Hubbard was casting around for a new direction in his life. He took up acting at the
Geller Theater Workshop, paid for in part by the VA, but that didn’t satisfy him. There was a larger plan stirring in his imagination. “I was hiding behind
the horrible secret. And that is I was trying to find out what the mind was all about,” he recalls. “I couldn’t even tell my friends; they didn’t understand. They said, ‘Here’s Hubbard, he’s leading a perfectly wonderful life. He gets to associate with movie actresses. He knows hypnotism and so has no trouble with editors. He has apartments and stuff.’ ”

IT WAS THE LARVAL STAGE
of Hubbard’s astonishing transformation—from the depressed, rejected, impoverished, creatively exhausted figure he paints in the Affirmations, to his nearly overnight success as a thinker and founder of an international movement when his book
Dianetics
was finally published. He wrote his friend
Robert Heinlein, “I will soon, I hope
give you a book risen from the ashes of the old Excalibur which details in full the mathematics of the human mind, solves all the problems of the ages, and gives six recipes for aphrodisiacs and plays the mouth organ with the left foot.” He writes a little about recovering from the war, then remarks, “The main difficulty these days is getting sane again. I find out that I am making progress. Of course there is always the danger that I will get too sane to write.” He is angling for a Guggenheim grant
for his book on psychology. Meantime, he was so pressed financially that he begged Heinlein for a loan of fifty dollars
. “Golly, I never was
so many places in print with less to show for it,” Hubbard complained. “I couldn’t buy a stage costume for Gypsy Rose Lee.”

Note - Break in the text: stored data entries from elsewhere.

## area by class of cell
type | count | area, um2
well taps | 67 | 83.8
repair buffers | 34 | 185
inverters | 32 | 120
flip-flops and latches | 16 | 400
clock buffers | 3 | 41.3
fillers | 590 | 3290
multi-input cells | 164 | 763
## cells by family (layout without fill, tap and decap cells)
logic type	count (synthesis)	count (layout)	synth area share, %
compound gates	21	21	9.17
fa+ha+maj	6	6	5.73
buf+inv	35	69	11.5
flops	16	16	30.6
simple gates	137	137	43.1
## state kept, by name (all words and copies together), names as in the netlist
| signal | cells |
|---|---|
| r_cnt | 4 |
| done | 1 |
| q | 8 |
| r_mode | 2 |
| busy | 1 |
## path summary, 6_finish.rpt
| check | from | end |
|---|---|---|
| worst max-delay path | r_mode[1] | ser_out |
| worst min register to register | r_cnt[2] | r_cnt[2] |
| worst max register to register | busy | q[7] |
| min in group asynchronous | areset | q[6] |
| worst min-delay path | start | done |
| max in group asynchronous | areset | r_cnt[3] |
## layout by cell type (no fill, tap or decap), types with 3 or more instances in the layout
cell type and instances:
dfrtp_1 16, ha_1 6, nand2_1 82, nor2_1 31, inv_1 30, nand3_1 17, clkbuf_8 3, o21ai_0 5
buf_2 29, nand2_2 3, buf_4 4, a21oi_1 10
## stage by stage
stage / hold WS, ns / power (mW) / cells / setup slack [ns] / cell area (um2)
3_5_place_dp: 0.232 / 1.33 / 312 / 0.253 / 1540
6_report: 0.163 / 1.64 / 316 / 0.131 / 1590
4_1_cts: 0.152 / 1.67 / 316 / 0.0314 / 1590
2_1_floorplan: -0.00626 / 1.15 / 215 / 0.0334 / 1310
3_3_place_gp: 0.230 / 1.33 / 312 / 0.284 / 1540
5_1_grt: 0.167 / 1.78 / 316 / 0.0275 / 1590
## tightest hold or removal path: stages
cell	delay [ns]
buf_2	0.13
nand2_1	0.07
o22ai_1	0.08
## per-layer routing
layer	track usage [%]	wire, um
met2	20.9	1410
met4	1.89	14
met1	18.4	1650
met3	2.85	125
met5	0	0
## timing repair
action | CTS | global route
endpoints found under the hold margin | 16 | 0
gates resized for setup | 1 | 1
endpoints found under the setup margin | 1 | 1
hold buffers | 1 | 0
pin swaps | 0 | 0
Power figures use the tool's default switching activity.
[src/rtl/line_wb_serializer.sv]
// Captures a cache line and streams a wrap-around run of its segments as beats.
module line_wb_serializer
  import wb_pkg::*;
#(
  parameter int Offset_len    = 6,
  parameter int Segment_width = 32
) (
  input  logic                 clk,
  input  logic                 rstn,
  line_wb_serializer_if.slave  bus
);

  localparam int LINE_W = line_w(Offset_len);
  localparam int BEATS  = beats(Offset_len, Segment_width);
  localparam int IDX_W  = idx_w(Offset_len, Segment_width);

  state_t             state_q, state_d;
  logic [LINE_W-1:0]  line_q, line_d;
  logic [IDX_W-1:0]   ptr_q, ptr_d;
  logic [IDX_W-1:0]   remain_q, remain_d;
  logic               done_q, done_d;

  // Next-state: accept a line in IDLE, advance one segment per handshake in BUSY.
  always_comb begin
    state_d  = state_q;
    line_d   = line_q;
    ptr_d    = ptr_q;
    remain_d = remain_q;
    done_d   = 1'b0;
    case (state_q)
      IDLE: begin
        if (bus.in_valid) begin
          line_d   = bus.in_line;
          ptr_d    = bus.in_start;
          remain_d = bus.in_len;
          state_d  = BUSY;
        end
      end
      BUSY: begin
        if (bus.out_ready) begin
          if (remain_q == '0) begin
            state_d = IDLE;
            done_d  = 1'b1;
          end else begin
            ptr_d    = ptr_q + 1'b1;
            remain_d = remain_q - 1'b1;
          end
        end
      end
      default: state_d = IDLE;
    endcase
    if (BEATS == 1) begin
      ptr_d    = '0;
      remain_d = '0;
    end
  end

  // State, line buffer, counters and done flop; reset drops any burst in flight.
  always_ff @(posedge clk or negedge rstn) begin
    if (!rstn) begin
      state_q  <= IDLE;
      line_q   <= '0;
      ptr_q    <= '0;
      remain_q <= '0;
      done_q   <= 1'b0;
    end else begin
      state_q  <= state_d;
      line_q   <= line_d;
      ptr_q    <= ptr_d;
      remain_q <= remain_d;
      done_q   <= done_d;
    end
  end

  line_seg_sel #(
    .LINE_W        (LINE_W),
    .Segment_width (Segment_width),
    .IDX_W         (IDX_W)
  ) u_seg_sel (
    .line (line_q),
    .idx  (ptr_q),
    .seg  (bus.out_data)
  );

  assign bus.in_ready  = (state_q == IDLE);
  assign bus.out_valid = (state_q == BUSY);
  assign bus.out_last  = (state_q == BUSY) && (remain_q == '0);
  assign bus.out_idx   = ptr_q;
  assign bus.done      = done_q;

endmodule

[src/flat_wrapper.sv]
// flat-port wrapper written by rule: the top's interface ports become plain ports
module line_wb_serializer_flat import wb_pkg::*;
#(
  parameter int Offset_len    = 6,
  parameter int Segment_width = 32
)
  (clk, rstn, bus_in_valid, bus_in_line, bus_in_start, bus_in_len, bus_out_ready, bus_in_ready, bus_out_valid, bus_out_data, bus_out_idx, bus_out_last, bus_done);
  line_wb_serializer_if #(.Offset_len(Offset_len), .Segment_width(Segment_width)) bus_i ();
  input  logic clk;
  input  logic rstn;
  input wire logic [$bits(bus_i.in_valid)-1:0] bus_in_valid;
  input wire logic [$bits(bus_i.in_line)-1:0] bus_in_line;
  input wire logic [$bits(bus_i.in_start)-1:0] bus_in_start;
  input wire logic [$bits(bus_i.in_len)-1:0] bus_in_len;
  input wire logic [$bits(bus_i.out_ready)-1:0] bus_out_ready;
  output wire logic [$bits(bus_i.in_ready)-1:0] bus_in_ready;
  output wire logic [$bits(bus_i.out_valid)-1:0] bus_out_valid;
  output wire logic [$bits(bus_i.out_data)-1:0] bus_out_data;
  output wire logic [$bits(bus_i.out_idx)-1:0] bus_out_idx;
  output wire logic [$bits(bus_i.out_last)-1:0] bus_out_last;
  output wire logic [$bits(bus_i.done)-1:0] bus_done;
  assign bus_i.in_valid = bus_in_valid;
  assign bus_i.in_line = bus_in_line;
  assign bus_i.in_start = bus_in_start;
  assign bus_i.in_len = bus_in_len;
  assign bus_i.out_ready = bus_out_ready;
  assign bus_in_ready = bus_i.in_ready;
  assign bus_out_valid = bus_i.out_valid;
  assign bus_out_data = bus_i.out_data;
  assign bus_out_idx = bus_i.out_idx;
  assign bus_out_last = bus_i.out_last;
  assign bus_done = bus_i.done;
  line_wb_serializer #(.Offset_len(Offset_len), .Segment_width(Segment_width)) u_core (.clk(clk), .rstn(rstn), .bus(bus_i));
endmodule
<file path="config.mk">
export PLATFORM = sky130hd
export DESIGN_NAME = dp_rr_sched_flat
export DESIGN_NICKNAME = d
export VERILOG_FILES = /design/src/rtl/dp_rr_sched_if.sv /design/src/rtl/dp_rr_sched.sv /design/src/flat_wrapper.sv
export SDC_FILE = /design/constraint.sdc
export NUM_CORES = 1
export LEC_CHECK = 0
export CAP_MARGIN = 20
export CELL_PAD_IN_SITES_DETAIL_PLACEMENT = 0
export CELL_PAD_IN_SITES_GLOBAL_PLACEMENT = 1
export CORE_AREA = 4 4 69 71
export DETAILED_ROUTE_END_ITERATION = 8
export DIE_AREA = 0 0 73 75
export DONT_BUFFER_PORTS = 1
export GPL_TIMING_DRIVEN = 1
export PLACE_DENSITY = 0.86
export SYNTH_ARGS = -nofsm -noshare
export SYNTH_HDL_FRONTEND = slang
export SYNTH_SLANG_ARGS = --single-unit
</file>
<file path="constraint.sdc">
create_clock -name clk -period 7.4 [get_ports clk]
set_input_delay 2.22 -clock clk [delete_from_list [all_inputs] [get_ports clk]]
set_output_delay 2.22 -clock clk [all_outputs]
set_load 0.005 [all_outputs]
</file>
<file path="config.mk">
export PLATFORM = sky130hd
export DESIGN_NAME = multicycle_main_control
export DESIGN_NICKNAME = d
export VERILOG_FILES = /design/src/rtl/legv8_defs_pkg.sv /design/src/rtl/multicycle_main_control_opcode_classify.sv /design/src/rtl/multicycle_main_control.sv
export SDC_FILE = /design/constraint.sdc
export NUM_CORES = 1
export LEC_CHECK = 0
export CORE_AREA = 2 2 66 68
export CTS_CLUSTER_SIZE = 25
export DETAILED_ROUTE_END_ITERATION = 10
export DIE_AREA = 0 0 68 70
export PLACE_DENSITY = 0.73
export SLEW_MARGIN = 0
export SYNTH_ARGS = -nofsm -noshare
export SYNTH_HDL_FRONTEND = slang
export SYNTH_SLANG_ARGS = --single-unit
</file>
<file path="constraint.sdc">
create_clock -name CLK -period 2.09 [get_ports CLK]
set_clock_uncertainty 0.15 [all_clocks]
set_input_delay 0.209 -clock CLK [delete_from_list [all_inputs] [get_ports CLK]]
set_output_delay 0.209 -clock CLK [all_outputs]
set_load 0.02 [all_outputs]
</file>
`config.mk`:
```
export PLATFORM = sky130hd
export DESIGN_NAME = uni_regn
export DESIGN_NICKNAME = d
export VERILOG_FILES = /design/src/rtl/uni_regn_pkg.sv /design/src/rtl/uni_regn_satcnt.sv /design/src/rtl/uni_regn.sv
export SDC_FILE = /design/constraint.sdc
export NUM_CORES = 1
export LEC_CHECK = 0
export CAP_MARGIN = 20
export CORE_UTILIZATION = 25
export CTS_CLUSTER_DIAMETER = 120
export CTS_CLUSTER_SIZE = 14
export DETAILED_ROUTE_END_ITERATION = 8
export GPL_TIMING_DRIVEN = 0
export PLACE_DENSITY = 0.53
export SLEW_MARGIN = 20
export SYNTH_ARGS = -nofsm -noshare
export SYNTH_HDL_FRONTEND = slang
export SYNTH_HIERARCHICAL = 1
export SYNTH_SLANG_ARGS = --single-unit
```
`constraint.sdc`:
```
create_clock -name CLK -period 2.1 [get_ports CLK]
set_input_delay 0.42 -clock CLK [delete_from_list [all_inputs] [get_ports CLK]]
set_output_delay 0.42 -clock CLK [all_outputs]
set_load 0.05 [all_outputs]
```
`src/rtl/uni_regn_pkg.sv`:
```
// Shared definitions for the uni_regn universal register: MODE encoding
// and the width of the shift/rotate counter.
package uni_regn_pkg;

  typedef enum logic [2:0] {
    MODE_HOLD = 3'b000,
    MODE_LOAD = 3'b001,
    MODE_SHL  = 3'b010,
    MODE_SHR  = 3'b011,
    MODE_ROTL = 3'b100,
    MODE_ROTR = 3'b101,
    MODE_INC  = 3'b110,
    MODE_DEC  = 3'b111
  } mode_e;

  // Bits needed to hold a count from 0 up to and including w.
  function automatic int cnt_width(input int w);
    return $clog2(w + 1);
  endfunction

  // Modes that move data positionally and therefore advance the counter.
  function automatic logic is_shift(input mode_e m);
    return (m == MODE_SHL) || (m == MODE_SHR) ||
           (m == MODE_ROTL) || (m == MODE_ROTR);
  endfunction

endpackage

```
`src/rtl/uni_regn_satcnt.sv`:
```
// Saturating up-counter from 0 to MAX with synchronous clear (clear wins
// over inc) and asynchronous active-low reset. full is combinational.
module uni_regn_satcnt
  import uni_regn_pkg::*;
#(
  parameter int MAX = 8,
  parameter int CW  = cnt_width(MAX)
) (
  input  logic          clk,
  input  logic          rst_n,
  input  logic          clear,
  input  logic          inc,
  output logic [CW-1:0] cnt,
  output logic          full
);

  localparam logic [CW-1:0] CNT_MAX = CW'(MAX);

  assign full = (cnt == CNT_MAX);

  // Count up on inc, stick at MAX, return to zero on clear.
  always_ff @(posedge clk or negedge rst_n) begin
    if (!rst_n) begin
      cnt <= '0;
    end else if (clear) begin
      cnt <= '0;
    end else if (inc && !full) begin
      cnt <= cnt + CW'(1);
    end
  end

endmodule

```
`src/rtl/uni_regn.sv`:
```
// uni_regn: universal register with hold / load / shift / rotate /
// increment / decrement, a saturating count of shifts since the last load,
// and a wrap flag for INC/DEC. WIDTH legal range is 2..32.
// Optional build macro UNI_REGN_SCLR_EN adds a synchronous clear input
// SCLR that overrides EN and MODE.
module uni_regn
  import uni_regn_pkg::*;
#(
  parameter int WIDTH = 8
) (
  input  logic                          CLK,
  input  logic                          CLR_B,
`ifdef UNI_REGN_SCLR_EN
  input  logic                          SCLR,
`endif
  input  logic                          EN,
  input  logic [2:0]                    MODE,
  input  logic [WIDTH-1:0]              D,
  input  logic                          SI_R,
  input  logic                          SI_L,
  output logic [WIDTH-1:0]              Q,
  output logic                          SO_L,
  output logic                          SO_R,
  output logic [cnt_width(WIDTH)-1:0]   CNT,
  output logic                          FULL,
  output logic                          CO
);

  localparam int CW = cnt_width(WIDTH);

  mode_e mode;
  logic  sclr;
  logic  cnt_clear;
  logic  cnt_inc;

  assign mode = mode_e'(MODE);

`ifdef UNI_REGN_SCLR_EN
  assign sclr = SCLR;
`else
  assign sclr = 1'b0;
`endif

  // Serial outputs come straight from the register, never from inputs.
  assign SO_L = Q[WIDTH-1];
  assign SO_R = Q[0];

  // LOAD restarts the count; a synchronous clear restarts it too.
  assign cnt_clear = sclr || (EN && (mode == MODE_LOAD));
  assign cnt_inc   = EN && is_shift(mode);

  uni_regn_satcnt #(
    .MAX (WIDTH),
    .CW  (CW)
  ) u_satcnt (
    .clk   (CLK),
    .rst_n (CLR_B),
    .clear (cnt_clear),
    .inc   (cnt_inc),
    .cnt   (CNT),
    .full  (FULL)
  );

  // Data register and wrap flag: one operation per enabled clock edge.
  always_ff @(posedge CLK or negedge CLR_B) begin
    if (!CLR_B) begin
      Q  <= '0;
      CO <= 1'b0;
    end else if (sclr) begin
      Q  <= '0;
      CO <= 1'b0;
    end else if (EN) begin
      unique case (mode)
        MODE_HOLD: begin
          Q  <= Q;
          CO <= CO;
        end
        MODE_LOAD: begin
          Q  <= D;
          CO <= 1'b0;
        end
        MODE_SHL: begin
          Q  <= {Q[WIDTH-2:0], SI_R};
          CO <= 1'b0;
        end
        MODE_SHR: begin
          Q  <= {SI_L, Q[WIDTH-1:1]};
          CO <= 1'b0;
        end
        MODE_ROTL: begin
          Q  <= {Q[WIDTH-2:0], Q[WIDTH-1]};
          CO <= 1'b0;
        end
        MODE_ROTR: begin
          Q  <= {Q[0], Q[WIDTH-1:1]};
          CO <= 1'b0;
        end
        MODE_INC: begin
          Q  <= Q + WIDTH'(1);
          CO <= &Q;
        end
        MODE_DEC: begin
          Q  <= Q - WIDTH'(1);
          CO <= ~|Q;
        end
        default: begin
          Q  <= Q;
          CO <= CO;
        end
      endcase
    end
  end

endmodule

```
==> flow_summary.ini <==
[yosys]
syn_inst = 169
avgSynthCellArea_um2 = 8.26
synth_edf_count = 0
synth-seq-cells = 13
synth_area_um2 = 1400
seq_area_frac_synth = 0.233
synth_top_area_share = 0.233
synth.net_count = 193
synthArstFlopShare = 1.00
ys_top_cells_by_area = dfrtp_1 23%, mux2i_1 7.9%, ha_1 7.2%
synthFlopType = dfrtp_1
synthDistinctLibCells = 53
yosysTopAreaCell = dfrtp_1
yosysWarnings = 6

[grt]
grt_pass1_vias = 1345
grt-ovfl-total = 0
grt_pass1_wl_um = 6860
antenna_found_initial = 0
grt_util_all_layers = 0.145
grt_max_degree = 14

[sta]
finalSetupViolCount = 0
slew_violations = 0
period_needed_ps = 2010
hold_violations = 0
fin_crit_sh = 0.956
tns_ps = 0
tightest_slew_ps = 662
relSlewSlack = 0.557
fmax_mhz = 498
whs_ps = 496
clock-skew-final_ps = 4.94

[pwr]
power_frac_seq = 0.264
switchingPower_uw = 761
cellPowerDensity_nw_per_um2 = 823
comb_power_share = 0.582
power_frac_clock = 0.154
total_power_uw = 1560
leakagePower_uw = 0.000792
intPower_uw = 802
switching_share = 0.487
irDropWorstVdd_mv = 0.434

[min_path]
hp-class = reg -> reg
worstHoldStart = CO
hold_path_depth = 2
hold_end = CO

[worst_setup_path]
crit_fanout = 7
crit_path_start_kind = register
required_ps = 1680
cpPeakStageDelay_ps = 860
crit_path_top_delay_cell = clkdlybuf4s50_1
worst-setup-path-type = reg -> out
reg2reg_depth = 9
critPathTopFamily = buffers and inverters
cp.arrival_ps = 1590
r2r_end = Q[6]
path_cells = clkdlybuf4s50_1
end_kind = output port
cp_num_buf_inv = 1
r2r_start = Q[1]
r2r_setup_slack_ps = 170

[clocking]
clock_path_buffers = 2
clockRootBuffer = clkbuf_8
cts_tree = yes
cts_max_level = 1
cts_buffers = 3
hold_buffers = 0
cts_num_sinks = 13
clk_latency_ps = 250
path_clk_slew_ps = 70

[place]
io_buffers = 30
gp_congestion = 0.783
dp_hpwl_um = 2930

[floorplan]
io_pins = 32
die-area_um2 = 5890
die_width_um = 76.7
core_area_um2 = 5240
num_rows = 26
initial_core_util = 0.267
die_h_um = 76.7

[route]
drtIter0Drc = 111
ant_nets = 0
vias_per_cell = 5.13
wl_um = 4050
firstDrtPassIters = 4
dr_total_vias = 1400
routedWlPerCell_um = 14.8
remaining_drc_errors = 0

[final_layout]
drive_gt1_frac = 0.172
syn_to_final_growth_pct = 35.9
regArea_um2 = 327
nFillCells = 548
finish.net_count = 228
n_antenna_cell = 0
multi_input_area_um2 = 1020

[run]
drv_cap = 0

[status]
status = finished, final reports clean
==> Yosys cell counts (3+ instances only) <==
cell type / n
a21oi_1: 5
a221oi_1: 3
buf_2: 4
buf_4: 4
clkbuf_1: 5
dfrtp_1: 13
ha_1: 8
inv_1: 9
mux2i_1: 11
nand2_1: 17
nand3_1: 3
nand4_1: 3
nor2_1: 10
nor2b_1: 3
nor3_1: 6
nor3b_1: 3
o2111ai_1: 3
o21ai_0: 9
xor2_1: 3
==> registers in the layout (all words and copies together), names as in the netlist <==
| signal | count |
|---|---|
| u_satcnt/cnt | 4 |
| CO | 1 |
| Q | 8 |
==> logic make-up (layout without fill, tap and decap cells) <==
family | Yosys count | after routing | share of synthesized area
AOI/OAI and AO/OA | 48 | 48 | 0.260
muxes | 13 | 13 | 0.0977
adders and majority gates | 8 | 8 | 0.0717
DFF | 13 | 13 | 0.233
and+or+nand+nor | 57 | 57 | 0.210
buffers and inverters | 24 | 58 | 0.0851
xor gates and xnor gates | 6 | 6 | 0.0430
==> placed cells by master, fill, tap and decap left out, types with 4 or more instances in the layout <==
cell type	instances
clkdlybuf4s50_1	24
nand2_1	17
dfrtp_1	12
mux2i_1	11
nor2_1	10
inv_1	9
o21ai_0	7
nor3_1	6
buf_2	5
buf_4	5
a21oi_1	5
clkbuf_1	4
==> tightest hold or removal path: cells and delay by family, from the launching register on <==
kind | cells | cell delay (ps)
DFF | 1 | 350
AOI/OAI and AO/OA | 1 | 70
and+or+nand+nor | 1 | 50
==> per-layer routing <==
layer | GRT usage | vias up | part of all wire
li1 | - | 698 | -
met1 | 0.209 | 650 | 0.48
met2 | 0.217 | 45 | 0.44
met3 | 0.0310 | 7 | 0.064
met4 | 0.0346 | 0 | 0.014
met5 | 0 | - | 0
==> through the flow <==
stage / utilization / worst slack (ps) / cell area [µm²] / instances
final: 0.362 / 91.4 / 1900 / 273
after global routing: 0.362 / -11.3 / 1900 / 273
after CTS: 0.358 / -43.3 / 1880 / 274
after detailed placement: 0.343 / -669 / 1800 / 269
after global placement: 0.343 / -683 / 1800 / 269
after floorplan: - / 15.8 / 1410 / 169
==> how the worst max path moves through the flow <==
stage                      end  cells past startpoint     from
after floorplan           Q[7]                      9  MODE[0]
after global placement    Q[6]                     10  MODE[2]
after detailed placement  Q[6]                     10  MODE[2]
after CTS                 Q[7]                     10  MODE[2]
after global routing      Q[6]                      9     Q[1]
final                     Q[5]                      1     Q[5]
==> timing repair <==
| item | 4_1_cts | 5_1_grt |
|---|---|---|
| gates resized for setup | 11 | 17 |
| buffers inserted | 1 | 0 |
| hold endpoints to repair | 0 | 0 |
| setup endpoints to repair | 10 | 8 |
| pin swaps | 2 | 0 |
==> cell type report <==
type,instances,area share
Buffer,13,0.0409
Inverter,10,0.0237
Sequential cell,13,0.172
Multi-Input combinational cell,132,0.537
Clock buffer,4,0.0237
Tap cell,70,0.0461
Timing Repair Buffer,31,0.156
==> power by group through the flow <==
stage | clock (µW) | combinational, µW | sequential [µW]
3_5_place_dp | 0 | 897 | 413
5_1_grt | 263 | 985 | 426
2_1_floorplan | 0 | 410 | 615
3_3_place_gp | 0 | 889 | 415
4_1_cts | 253 | 904 | 414
6_report | 240 | 910 | 413
(Power assumes the default switching activity.)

Hubbard was writing these letters from Savannah, Georgia, in the waning days of 1948 and the spring of 1949. He said he was volunteering in a psychiatric clinic at
St. Joseph’s Medical Center, “getting case histories
at the request of the
American Psychiatric Assoc.” It is a shadowy period in his life, but it was in Savannah that he began to sketch out the principles that would form the basis of his understanding of the human mind. He claimed to be getting phenomenal results on nearly every malady he addressed. “One week ago I brought in my first asthma cure,” he writes to Heinlein. “I have an arthritis to finish tomorrow and so it goes.”

It’s unclear whether Hubbard himself was receiving treatment in Savannah. “My hip and stomach
and side are well again,” he writes to Heinlein, adding that he is “straightening out the kinks that have held down production on the money machine.”